U.S. Rep. Suzanne Bonamici says she hopes Congress will have more bipartisan agreements — such as funding government operations through Sept. 30 — and fewer party-line votes like the Republican-sponsored health care overhaul in the House.
Both votes took place within days last week.
Bonamici, a Democrat from Beaverton, spoke Sunday at the last of six town hall meetings that started with a March 13 gathering in Hillsboro.
Her 1st District seat in northwest Oregon includes part of Portland west of the Willamette River. About 300 people, largely supportive of her, attended the meeting in the Lincoln High School gym.
The bill (HR 1628) to repeal and replace the Affordable Care Act, which President Barack Obama signed in 2010, passed on a 217-213 vote with no support from Bonamici or any other Democrat.
It goes to the Senate, where members from both parties — among the Democrats Ron Wyden and Jeff Merkley of Oregon — say they will write their own version.
"The good news is that they are not going to take up this bill as it is," Bonamici said. "The bad news is that we don't know where they are going to go."
Bonamici said her staff recorded 988 against it and 13 for it during a survey of emails, phone calls and other communications last week.
Bonamici raised several objections to it, particularly on how it will raise costs to people ages 55-64 and reduce Medicaid, the joint federal-state program of insurance for low-income people.
Kayla Anderson, a 29-year old architectural student from Portland, said Obamacare has benefited her. She was able to stay on her parents' insurance through age 26 and obtain insurance, despite her multiple sclerosis, to help pay for medications that would cost her more than $5,000 monthly.
"It's not just the older generation that needs it," she said.
Bonamici responded: "Having you tell your story really does matter. I hope that my colleagues are hearing those stories as well. This is not abstract policy. These are real lives."

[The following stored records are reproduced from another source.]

===== src/rtl/uart_boot_loader.sv =====
// UART boot loader: parses a framed program image from the UART byte stream, packs it
// into 16-bit words, writes them to SDRAM and holds the CPU in reset until a good frame.
`timescale 1ns/1ps
module uart_boot_loader #(
  parameter logic [15:0] TIMEOUT = 16'd50000,
  parameter logic [7:0]  SYNC    = 8'h55
) (
  input  logic        clk,
  input  logic        rst,
  input  logic        boot_en,
  input  logic [7:0]  rx_data,
  input  logic        rx_valid,
  output logic [23:0] ram_addr,
  output logic [15:0] ram_wr_data,
  output logic        ram_wr_en,
  input  logic        ram_busy,
  output logic        cpu_hold,
  output logic        loader_active,
  output logic        done,
  output logic [1:0]  error
);

  typedef enum logic [3:0] {
    S_IDLE, S_ADDR, S_LEN, S_DATA_LO, S_DATA_HI, S_CSUM, S_DRAIN, S_DONE, S_ERROR
  } state_t;

  localparam logic [1:0] ERR_CSUM    = 2'd1;
  localparam logic [1:0] ERR_TIMEOUT = 2'd2;
  localparam logic [1:0] ERR_OVERRUN = 2'd3;

  state_t      state;
  logic [1:0]  byte_cnt;
  logic [23:0] base_addr;
  logic [15:0] word_cnt;
  logic [15:0] word_idx;
  logic [15:0] tmo_cnt;
  logic [7:0]  sum;
  logic [7:0]  data_lo;
  logic        csum_ok;

  logic [7:0] sum_next;
  logic       wr_accept;
  logic       wr_stall;
  logic       receiving;
  logic       timed_out;
  logic       start;

  always_comb begin
    sum_next  = sum + rx_data;
    wr_accept = ram_wr_en & ~ram_busy;
    wr_stall  = ram_wr_en & ram_busy;
    receiving = state inside {S_ADDR, S_LEN, S_DATA_LO, S_DATA_HI, S_CSUM};
    timed_out = receiving && !rx_valid && (tmo_cnt == TIMEOUT - 16'd1);
    start     = rx_valid && (rx_data == SYNC) &&
                ((state == S_IDLE) ? boot_en : (state == S_DONE || state == S_ERROR));
  end

  always_ff @(posedge clk) begin
    if (rst) begin
      state         <= S_IDLE;
      byte_cnt      <= 2'd0;
      base_addr     <= 24'd0;
      word_cnt      <= 16'd0;
      word_idx      <= 16'd0;
      tmo_cnt       <= 16'd0;
      sum           <= 8'd0;
      data_lo       <= 8'd0;
      csum_ok       <= 1'b0;
      ram_addr      <= 24'd0;
      ram_wr_data   <= 16'd0;
      ram_wr_en     <= 1'b0;
      cpu_hold      <= 1'b1;
      loader_active <= 1'b0;
      done          <= 1'b0;
      error         <= 2'd0;
    end else begin
      // NOTE: non-blocking assignments; a later assignment to ram_wr_en in this block
      // (a freshly completed word) overrides the acceptance clear below.
      if (wr_accept) ram_wr_en <= 1'b0;
      if (receiving) begin
        tmo_cnt <= rx_valid ? 16'd0 : tmo_cnt + 16'd1;
        if (rx_valid) sum <= sum_next;
      end

      if (timed_out) begin
        state         <= S_ERROR;
        error         <= ERR_TIMEOUT;
        loader_active <= 1'b0;
      end else begin
        case (state)
          S_IDLE, S_DONE, S_ERROR: begin
            if (state == S_IDLE) cpu_hold <= boot_en;
            if (start) begin
              state         <= S_ADDR;
              byte_cnt      <= 2'd0;
              sum           <= 8'd0;
              tmo_cnt       <= 16'd0;
              error         <= 2'd0;
              done          <= 1'b0;
              cpu_hold      <= 1'b1;
              loader_active <= 1'b1;
            end
          end
          S_ADDR: if (rx_valid) begin
            base_addr[{byte_cnt, 3'b000} +: 8] <= rx_data;
            if (byte_cnt == 2'd2) begin
              byte_cnt <= 2'd0;
              state    <= S_LEN;
            end else begin
              byte_cnt <= byte_cnt + 2'd1;
            end
          end
          S_LEN: if (rx_valid) begin
            if (byte_cnt == 2'd0) begin
              word_cnt[7:0] <= rx_data;
              byte_cnt      <= 2'd1;
            end else begin
              word_cnt[15:8] <= rx_data;
              word_idx       <= 16'd0;
              state          <= ({rx_data, word_cnt[7:0]} == 16'd0) ? S_CSUM : S_DATA_LO;
            end
          end
          S_DATA_LO: if (rx_valid) begin
            data_lo <= rx_data;
            state   <= S_DATA_HI;
          end
          S_DATA_HI: if (rx_valid) begin
            // A word completing while its predecessor is still stalled is an overrun;
            // the stalled write is left to finish on its own.
            if (wr_stall) begin
              state         <= S_ERROR;
              error         <= ERR_OVERRUN;
              loader_active <= 1'b0;
            end else begin
              ram_wr_en   <= 1'b1;
              ram_addr    <= base_addr + {8'd0, word_idx};
              ram_wr_data <= {rx_data, data_lo};
              word_idx    <= word_idx + 16'd1;
              state       <= (word_idx + 16'd1 == word_cnt) ? S_CSUM : S_DATA_LO;
            end
          end
          S_CSUM: if (rx_valid) begin
            csum_ok <= (sum_next == 8'd0);
            if (wr_stall) begin
              state <= S_DRAIN;
            end else begin
              state         <= (sum_next == 8'd0) ? S_DONE : S_ERROR;
              done          <= (sum_next == 8'd0);
              cpu_hold      <= (sum_next != 8'd0);
              error         <= (sum_next == 8'd0) ? 2'd0 : ERR_CSUM;
              loader_active <= 1'b0;
            end
          end
          S_DRAIN: if (!wr_stall) begin
            state         <= csum_ok ? S_DONE : S_ERROR;
            done          <= csum_ok;
            cpu_hold      <= !csum_ok;
            error         <= csum_ok ? 2'd0 : ERR_CSUM;
            loader_active <= 1'b0;
          end
          default: ;
        endcase
      end
    end
  end

endmodule


===== config.mk =====
export PLATFORM = sky130hd
export DESIGN_NAME = uart_boot_loader
export DESIGN_NICKNAME = d
export VERILOG_FILES = /design/src/rtl/uart_boot_loader.sv
export SDC_FILE = /design/constraint.sdc
export NUM_CORES = 1
export LEC_CHECK = 0
export ABC_AREA = 1
export CAP_MARGIN = 20
export CORE_AREA = 2 2 111 113
export CTS_CLUSTER_DIAMETER = 80
export DETAILED_ROUTE_END_ITERATION = 8
export DIE_AREA = 0 0 113 115
export DONT_BUFFER_PORTS = 1
export PLACE_DENSITY = 0.84
export SLEW_MARGIN = 10
export SYNTH_ARGS = -nofsm -noshare
export SYNTH_HDL_FRONTEND = slang
export SYNTH_SLANG_ARGS = --single-unit

===== constraint.sdc =====
create_clock -name clk -period 4.5 [get_ports clk]
set_input_delay 0.675 -clock clk [delete_from_list [all_inputs] [get_ports clk]]
set_output_delay 0.675 -clock clk [all_outputs]
set_load 0.05 [all_outputs]

==> impl_metrics.tcl <==
set metrics [dict create \
    status "finished, violations left" \
    violations "design-rule violations" \
    routed_wl_um 21000 \
    critPathArrivalTime_ps 3070 \
    slew_viol_final 0 \
    cap_violations 0 \
    min-delay-start "rst" \
    crit_slowest_cell "dfxtp_1" \
    grt_max_degree 82 \
    fin_setup_tns_ps 0 \
    ys_async_sr_fraction 0 \
    wire_per_inst_um 15.8 \
    min_to "byte_cnt[1]" \
    cp_common_cell "inv_1" \
    synth_area_per_cell_sq_um 6.70 \
    fillers 1034 \
    max-slew-margin-rel 0.474 \
    path_buf_inv 4 \
    whs_ps 304 \
    hold_depth 1 \
    grtUsageTotal 0.337 \
    min_period_over_period 0.608 \
    place_hpwl_um 14900 \
    die_y_um 115 \
    crit_fanout 5 \
    hold_class "in -> reg" \
    clkTransAtPathRegs_ps 60 \
    cts_setup_buffers 0 \
    cts_htree_levels 4 \
    rsz0062_at_grt "false" \
    clk_latency_ps 430 \
    syn-num-nets 1232 \
    vias 7796 \
    initialDrtViolationCount 746 \
    syn-cell-area_sq_um 7960 \
    ys_seq_area_frac 0.355 \
    worstMarginPinSlew_ps 790 \
    viasPerCell 5.84 \
    power_density_nw_per_um2 313 \
    path_cells "ha_1 > inv_1 > fa_1 > inv_1 > nand2_1 > o21ai_1 > a21oi_1 > inv_1 > a21oi_1 > o21ai_1 > nand2_1 > a21oi_1 > o21ai_0 > nand2_1 > inv_1" \
    cp_slowest_stage_delay_ps 400 \
    ys_ff_latch 141 \
    dieWidth_um 113 \
    crit_type "reg -> reg" \
    grt_pass1_vias 7189 \
    ys.warnings.count 0 \
    hold_viol 0 \
    ys_types 45 \
    post-route-drc-count 2 \
    postRouteAntennaNets 0 \
    row_count 40 \
    critPathLaunchType "flip-flop" \
    core_area_sq_um 11800 \
    finClkSkew_ps 7.20 \
    clock-sinks 141 \
    regArea_sq_um 2820 \
    n_antenna_cell 0 \
    end_kind "flip-flop" \
    synth_cells 1187 \
    area_delta_synth_final_pct 7.69 \
    required_ps 4840 \
    r2r_end "ram_addr[20]" \
    multi_input_area_sq_um 4380 \
    min_period_ps 2740 \
    drive_gt1_frac 0.0631 \
    leakage_uw 0.00358 \
    io_buffers 0 \
    dr.pass1.iters 8 \
    cts_tree "built" \
    root_buffer "clkbuf_16" \
    post_cts_resized 0 \
    crit_family "compound AO/OA/AOI/OAI gates" \
    numCtsBuffers 17 \
    r2r-start "word_idx[0]" \
    peakVddDrop_mv 0.226 \
    layout.nets 1221 \
    antenna_found_initial 0 \
    io_pins 59 \
    die_area_sq_um 13000 \
    cts_hold_buf 0 \
    start_util 0.674 \
    ys.flop_type "dfxtp_1" \
    r2r_cells 15 \
    reg2reg_slack_ps 1760 \
    fmax_ghz 0.365 \
    synth_edf_count 0 \
    place.gp.congestion 0.944 \
    overflow 0 \
    setup_viol 0 \
    cts_max_path_buffers 2 \
    grt_pass1_wl_um 35100 \
]
## cells in the final DEF (no fill, tap or decap), drive strengths merged, types with 12 or more instances in the layout
cell type / count
nand2: 259
inv: 166
dfxtp: 141
a21oi: 131
nor2: 123
o21ai: 93
nand3: 68
nor3: 38
ha: 30
nand4: 25
clkbuf: 17
clkinv: 12
## synthesized netlist by cell type, drive strengths merged (2+ instances only)
cell type  instances  share of area
nand2            259           0.13
nor3b              4         0.0038
o21bai             8         0.0075
xor2               7         0.0077
xnor2              8         0.0088
nor3              38          0.025
nor4              11         0.0086
buf                9         0.0055
dfxtp            141           0.35
nand4             25          0.020
o21ai             93          0.059
o21a               5         0.0047
nor2             123          0.066
or2                5         0.0039
a31oi              5         0.0039
inv              164          0.078
clkbuf            23          0.011
nand3             68          0.043
fa                 2         0.0050
a21o               3         0.0028
ha                30          0.047
a21oi            131          0.082
o211ai            10         0.0094
nand3b             3         0.0028
a211oi             4         0.0038
## cell families (layout without fill, tap and decap cells)
| logic type | count (synthesis) | after routing | share of synthesized area |
|---|---|---|---|
| AO/OA/AOI/OAI | 263 | 263 | 0.178 |
| flip-flops | 141 | 141 | 0.355 |
| AND/OR/NAND/NOR | 538 | 538 | 0.302 |
| buffers and inverters | 197 | 199 | 0.0945 |
| XOR/XNOR | 16 | 16 | 0.0193 |
| adder cells (fa/ha/maj) | 32 | 32 | 0.0522 |
## flip-flops by register name, indices dropped and copies added (netlist names)
name,flops
ram_addr,24
done,1
sum,8
csum_ok,1
loader_active,1
base_addr,24
ram_wr_data,16
state,4
word_idx,16
cpu_hold,1
ram_wr_en,1
word_cnt,16
data_lo,8
tmo_cnt,16
byte_cnt,2
error,2
## worst reg2reg max path, cell delays in order (launching register included)
cell and delay (ps):
dfxtp_1 400, ha_1 170, inv_1 70, fa_1 350, inv_1 70, nand2_1 70, o21ai_1 240, a21oi_1 190
inv_1 140, a21oi_1 120, o21ai_1 300, nand2_1 120, a21oi_1 160, o21ai_0 130, nand2_1 80, inv_1 30
## layout make-up
type,count,area share
well taps,147,0.0215
flip-flops and latches,141,0.329
clock buffers,17,0.0496
clock inverters,15,0.0137
multi-input cells,849,0.511
repair buffers,2,0.00175
inverters,165,0.0726
## per-layer routing
| layer | GRT usage | vias up | wire length, um |
|---|---|---|---|
| met3 | 0.0875 | 61 | 1980 |
| met5 | 0 | - | 0 |
| met1 | 0.452 | 3498 | 9080 |
| met2 | 0.525 | 326 | 9330 |
| met4 | 0.132 | 0 | 642 |
| li1 | - | 3911 | - |
## metrics by stage
stage               area (sq um)  cells  power (uW)  setup slack, ps  utilization
floorplan                   7960   1187        1390             2180            -
global placement            8030   1304        1420             1990        0.679
detailed placement          8030   1304        1420             1860        0.679
CTS                         8570   1336        2680             1810        0.725
global route                8570   1336        2770             1510        0.725
finish                      8570   1336        2680             1760        0.725
## how the worst max path moves through the flow
stage	cells after the start	slack [ps]	endpoint	start
floorplan	14	2180	error[0]	rx_data[0]
global placement	14	1990	error[0]	rx_data[0]
detailed placement	15	1860	ram_addr[20]	word_idx[0]
global route	15	1510	ram_addr[20]	word_idx[0]
CTS	15	1810	ram_addr[20]	word_idx[0]
finish	15	1760	ram_addr[20]	word_idx[0]
## power breakdown
part           internal, uW  switching, uW  total, uW  leakage [uW]
registers              1260           11.1       1270       0.00114
clock network           709            578       1290      0.000264
logic                  35.8           91.5        127       0.00218
Power figures use the tool's default switching activity.
==> src/rtl/noc_rr_arbiter.sv <==
// N-requester switch-allocation arbiter: fixed-priority or round-robin,
// registered one-hot grant with encoded index, and a lock that holds a grant across a packet.
module noc_rr_arbiter #(
   parameter int N_REQ   = 4,
   parameter bit RR_MODE = 1'b1,
   localparam int IDX_W  = $clog2(N_REQ)
) (
   input  logic             clk,
   input  logic             arst_n,
   input  logic [N_REQ-1:0] req_i,
   input  logic             lock_i,
   output logic [N_REQ-1:0] grant_o,
   output logic [IDX_W-1:0] grant_idx_o,
   output logic             valid_o
);

   localparam int unsigned N_U = N_REQ;

   typedef enum logic [1:0] {
      D_IDLE,
      D_HOLD,
      D_ARB
   } decision_e;

   decision_e        decision;
   logic [N_REQ-1:0] grant_q, grant_d;
   logic [IDX_W-1:0] idx_q, idx_d;
   logic [IDX_W-1:0] ptr_q, ptr_d;
   logic             valid_q, valid_d;

   logic [IDX_W-1:0] win_idx;
   logic             win_found;
   int unsigned      scan_base;
   int unsigned      cand;

   // Scan starts at ptr_q in round-robin mode and at 0 in fixed mode; first hit wins.
   always_comb begin
      win_idx   = '0;
      win_found = 1'b0;
      cand      = 0;
      scan_base = RR_MODE ? int'(ptr_q) : 0;
      for (int unsigned i = 0; i < N_U; i++) begin
         cand = scan_base + i;
         if (cand >= N_U) cand = cand - N_U;
         if (!win_found && req_i[cand[IDX_W-1:0]]) begin
            win_found = 1'b1;
            win_idx   = cand[IDX_W-1:0];
         end
      end
   end

   // A dropped granted request overrides lock_i and falls straight into arbitration.
   always_comb begin
      decision = D_IDLE;
      grant_d  = grant_q;
      idx_d    = idx_q;
      ptr_d    = ptr_q;
      valid_d  = valid_q;

      if (valid_q && lock_i && req_i[idx_q]) begin
         decision = D_HOLD;
      end else if (win_found) begin
         decision = D_ARB;
      end

      case (decision)
         D_ARB: begin
            grant_d          = '0;
            grant_d[win_idx] = 1'b1;
            idx_d            = win_idx;
            valid_d          = 1'b1;
            if (RR_MODE) begin
               ptr_d = (win_idx == IDX_W'(N_REQ - 1)) ? '0 : win_idx + 1'b1;
            end
         end
         D_IDLE: begin
            grant_d = '0;
            valid_d = 1'b0;
         end
         default: ;
      endcase
   end

   always_ff @(posedge clk or negedge arst_n) begin
      if (!arst_n) begin
         grant_q <= '0;
         idx_q   <= '0;
         ptr_q   <= '0;
         valid_q <= 1'b0;
      end else begin
         grant_q <= grant_d;
         idx_q   <= idx_d;
         ptr_q   <= ptr_d;
         valid_q <= valid_d;
      end
   end

   assign grant_o     = grant_q;
   assign grant_idx_o = idx_q;
   assign valid_o     = valid_q;

   a_onehot0 : assert property (@(posedge clk) disable iff (!arst_n) $onehot0(grant_q));
   a_valid   : assert property (@(posedge clk) disable iff (!arst_n) valid_q == (|grant_q));

endmodule

==> config.mk <==
export PLATFORM = sky130hd
export DESIGN_NAME = noc_rr_arbiter
export DESIGN_NICKNAME = d
export VERILOG_FILES = /design/src/rtl/noc_rr_arbiter.sv
export SDC_FILE = /design/constraint.sdc
export NUM_CORES = 1
export LEC_CHECK = 0
export CORE_AREA = 2 2 39 41
export CTS_BUF_LIST = sky130_fd_sc_hd__clkbuf_2
export CTS_CLUSTER_DIAMETER = 100
export DETAILED_ROUTE_END_ITERATION = 8
export DIE_AREA = 0 0 41 43
export GPL_TIMING_DRIVEN = 0
export PLACE_DENSITY = 0.75
export SKIP_CTS_REPAIR_TIMING = 1
export SYNTH_ARGS = -nofsm -noshare
export SYNTH_HDL_FRONTEND = slang
export SYNTH_SLANG_ARGS = --single-unit
==> constraint.sdc <==
create_clock -name clk -period 2.15 [get_ports clk]
set_input_delay 0.5375 -clock clk [delete_from_list [all_inputs] [get_ports clk]]
set_output_delay 0.5375 -clock clk [all_outputs]
set_load 0.02 [all_outputs]
==> flow_summary.yaml, run 1 <==
outcome:
  status: "complete, no violations"
clock_tree:
  cts_made_buffers: 3
  cts-root-buf: "clkbuf_2"
  clockBufferDepth: 2
  h-tree-depth: 1
  tritoncts: "yes"
  insertion_delay_ps: 250
  cts_sinks: 9
  cts.clk_slew.worst_paths_ps: 90
sta:
  layout_setup_ws_ps: 320
  min_period_ps: 1830
  tightest_slew_ps: 388
  drv_slew: 0
  hold_viol: 0
  timing.hold.ws_ps: 493
  fin_skew_ps: 11.0
  finalSetupViolations: 0
  fin_crit_sh: 0.851
  slew_headroom: 0.741
  fmax_ghz: 0.546
  rsz0062_at_grt: "false"
detailed_routing:
  routedLengthMet1_microns: 473
  vias_per_cell: 5.14
  drc: 0
  vias: 478
  wl_met2_microns: 591
  routedWlPerCell_microns: 12.0
  route.top_layer_used: "met4"
  drt_iter0_markers: 1
  wl_mm: 1.11
  drtAntennaViolNets: 0
  first_pass_iters: 3
  wl_met3_microns: 20
die:
  die_h_microns: 43
  start_util: 0.395
  dieArea_sq_mm: 0.00176
  die_w_microns: 41
  core_region_area_sq_mm: 0.00138
  rows: 14
  ios: 14
final_layout:
  layout_common_cells: "nand2_1 (9), dfrtp_1 (9), clkdlybuf4s50_1 (9), o21ai_1 (5)"
  nets: 89
  syn_to_final_growth_pct: 39.4
  antenna_cells: 0
  drive_above_1_share: 0.182
  final_area_sq_um: 762
  final_util: 0.551
grt:
  grt_max_degree: 11
  grt_overflow_total: 0
  grt_pass1_vias: 417
  grt.total_usage: 0.136
  grt_pass1_wl_mm: 1.61
  antenna_found_initial: 0
logic_synthesis:
  ys_ff_latch: 9
  synth_warnings: 0
  synth_cell_type_count: 24
  netlist_instances: 57
  syn-cell-area_sq_um: 547
  yosysSeqAreaShare: 0.412
  avgSynthCellArea_sq_um: 9.59
  synth_fp_nets: 68
hold_path:
  hold_class: "reg -> reg"
setup_path:
  worstPathRequired_ps: 1610
  critPathLaunchType: "register"
  critPathBufInv: 1
  criticalPathCategory: "reg -> out"
  worstPathArrival_ps: 1290
  path_cells: "clkdlybuf4s50_1"
  crit_path_max_fanout: 4
  critical_path.max_stage_delay_ps: 620
  endpoint_kind: "output port"
  cp_top_family: "buffers and inverters"
  cpMaxStageDelayCell: "clkdlybuf4s50_1"
placed_design:
  gp_congestion: 0.778
  dpl_worst_slack_ps: -411
  dp_hpwl_microns: 813
  port_buffers: 13
  dpl_cell_area_sq_um: 697
pwr:
  peakVddDrop_mv: 0.536
  leakage_nw: 0.376
  p_per_area_mw_per_mm2: 1200
flow_run:
  drv_cap: 0
[worst paths after layout]
path | startpoint | to | slack (ps) | cells after the start
worst max-delay path | grant_idx_o[0] | grant_idx_o[0] | 320 | 1
worst min-delay path | grant_o[1] | grant_o[1] | 490 | 2
worst max register to register | ptr_q[1] | ptr_q[1] | 430 | 6
worst min register to register | grant_o[1] | grant_o[1] | 490 | 2
max in group asynchronous | arst_n | grant_idx_o[1] | 1300 | 1
min in group asynchronous | arst_n | grant_o[3] | 560 | 1
[power by group]
| part | internal, mW | leakage, nW | switching (mW) |
|---|---|---|---|
| clock | 0.0494 | 0.0166 | 0.0582 |
| sequential | 0.240 | 0.109 | 0.0594 |
| combinational | 0.253 | 0.250 | 0.255 |
| total | 0.543 | 0.376 | 0.373 |
[cells in the mapped netlist]
master	number	area, sq um
dfrtp_1	9	225
nand2_1	9	33.8
o21ai_1	5	25.0
ha_1	4	50.1
inv_1	4	15.0
a21oi_1	3	15.0
nor2_1	3	11.3
mux2_1	2	22.5
mux2i_1	2	20.0
nand2b_1	2	12.5
a221oi_2	1	15.0
and2_1	1	6.26
buf_2	1	5.00
inv_2	1	3.75
nand3_1	1	5.00
nand3b_1	1	7.51
nor3_1	1	5.00
nor3b_1	1	7.51
nor4_4	1	21.3
o21ai_0	1	5.00
o22ai_1	1	6.26
o22ai_2	1	12.5
o31ai_1	1	7.51
o41ai_1	1	8.76
[cell type report]
cell class	count	area [sq um]
Buffer	1	5.00
Timing Repair Buffer	16	163
Tap cell	16	20.0
Multi-Input combinational cell	42	310
Sequential cell	9	225
Clock buffer	4	20.0
Inverter	5	18.8
Fill cell	116	622
[cells by family (layout without fill, tap and decap cells)]
group                    Yosys count  after routing  share of synthesized area
AO/OA/AOI/OAI                     14             14                      0.174
adder cells (fa/ha/maj)            4              4                     0.0915
buffers and inverters              6             26                     0.0435
flip-flops                         9              9                      0.412
multiplexers                       4              4                     0.0778
AND/OR/NAND/NOR                   20             20                      0.201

Anderson said afterward she was reassured a little bit.
"I think it's just hard not knowing where we go from there," she said.
Bonamici's next questioner asked whether she joined a chorus of Democrats in the House chamber after the vote singing the words to the 1969 song, "Na Na Hey Hey Kiss Him Goodbye." They were taunting Republicans about their possible loss of seats in 2018 because of potential public backlash to the bill.
Bonamici said she was actually saddened by the vote.
"We need to focus on people like this brave woman who told her personal story," she said. "That is where our focus should be, not in gloating because some members might lose their seats. Our focus needs to be on the people we represent."
Later, in response to a question by Dr. Dana Nason, a Hillsboro pediatrician and president of the Oregon Pediatric Society, Bonamici said she hoped for a bipartisan consensus to reauthorize the 20-year-old Children's Health Insurance Program. It was most recently renewed in 2009, when Obama was president.
Bipartisan budget vote
Bonamici contrasted that party-line vote with a 309-118 vote for a $1 trillion-plus bill (HR 244) to fund government operations through the end of the federal budget year Sept. 30.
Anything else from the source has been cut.